• [What the exercise asks]:
Scan the material below for every line with the string "listed", and copy those lines.

• [Data to process]:
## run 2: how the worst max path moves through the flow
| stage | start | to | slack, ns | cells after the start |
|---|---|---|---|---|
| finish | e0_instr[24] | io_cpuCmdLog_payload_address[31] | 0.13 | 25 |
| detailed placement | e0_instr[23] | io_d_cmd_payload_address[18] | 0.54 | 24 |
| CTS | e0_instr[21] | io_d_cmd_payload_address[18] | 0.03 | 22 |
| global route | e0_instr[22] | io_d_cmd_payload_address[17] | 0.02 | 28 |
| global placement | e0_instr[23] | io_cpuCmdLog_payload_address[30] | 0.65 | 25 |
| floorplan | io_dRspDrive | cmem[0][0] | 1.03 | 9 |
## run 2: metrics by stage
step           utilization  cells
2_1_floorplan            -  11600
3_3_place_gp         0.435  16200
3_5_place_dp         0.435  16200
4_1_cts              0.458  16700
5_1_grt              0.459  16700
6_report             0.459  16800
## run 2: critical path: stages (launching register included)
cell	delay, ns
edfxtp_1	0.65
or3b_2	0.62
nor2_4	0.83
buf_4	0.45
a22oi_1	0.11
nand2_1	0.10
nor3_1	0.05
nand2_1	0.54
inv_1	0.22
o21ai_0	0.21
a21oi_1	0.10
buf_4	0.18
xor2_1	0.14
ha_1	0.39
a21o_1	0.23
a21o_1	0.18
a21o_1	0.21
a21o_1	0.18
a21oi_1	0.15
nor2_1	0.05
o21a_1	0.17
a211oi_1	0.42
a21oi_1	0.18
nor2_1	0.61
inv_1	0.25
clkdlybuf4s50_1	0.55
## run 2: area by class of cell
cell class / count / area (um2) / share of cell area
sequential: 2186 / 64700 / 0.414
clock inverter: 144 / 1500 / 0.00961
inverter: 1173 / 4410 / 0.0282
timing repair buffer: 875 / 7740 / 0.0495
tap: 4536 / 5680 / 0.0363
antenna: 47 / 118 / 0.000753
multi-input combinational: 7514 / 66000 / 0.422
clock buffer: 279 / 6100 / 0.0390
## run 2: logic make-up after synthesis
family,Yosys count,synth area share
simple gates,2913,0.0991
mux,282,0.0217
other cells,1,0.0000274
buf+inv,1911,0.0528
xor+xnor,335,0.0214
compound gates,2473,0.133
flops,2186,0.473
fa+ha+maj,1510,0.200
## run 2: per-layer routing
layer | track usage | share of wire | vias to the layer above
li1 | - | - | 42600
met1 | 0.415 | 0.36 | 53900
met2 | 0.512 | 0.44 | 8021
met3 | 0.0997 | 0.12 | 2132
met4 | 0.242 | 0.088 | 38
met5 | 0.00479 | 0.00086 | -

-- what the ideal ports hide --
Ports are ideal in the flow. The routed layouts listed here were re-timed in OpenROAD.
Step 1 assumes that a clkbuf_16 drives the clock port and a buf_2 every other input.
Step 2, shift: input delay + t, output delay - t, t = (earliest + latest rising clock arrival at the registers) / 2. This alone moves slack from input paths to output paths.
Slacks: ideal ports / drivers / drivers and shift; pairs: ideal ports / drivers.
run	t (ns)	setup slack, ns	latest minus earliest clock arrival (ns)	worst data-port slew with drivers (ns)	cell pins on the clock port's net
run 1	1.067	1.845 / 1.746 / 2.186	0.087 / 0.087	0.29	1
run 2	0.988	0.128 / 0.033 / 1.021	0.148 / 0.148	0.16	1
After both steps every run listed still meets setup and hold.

• [Output for this task]:
Ports are ideal in the flow. The routed layouts listed here were re-timed in OpenROAD.
After both steps every run listed still meets setup and hold.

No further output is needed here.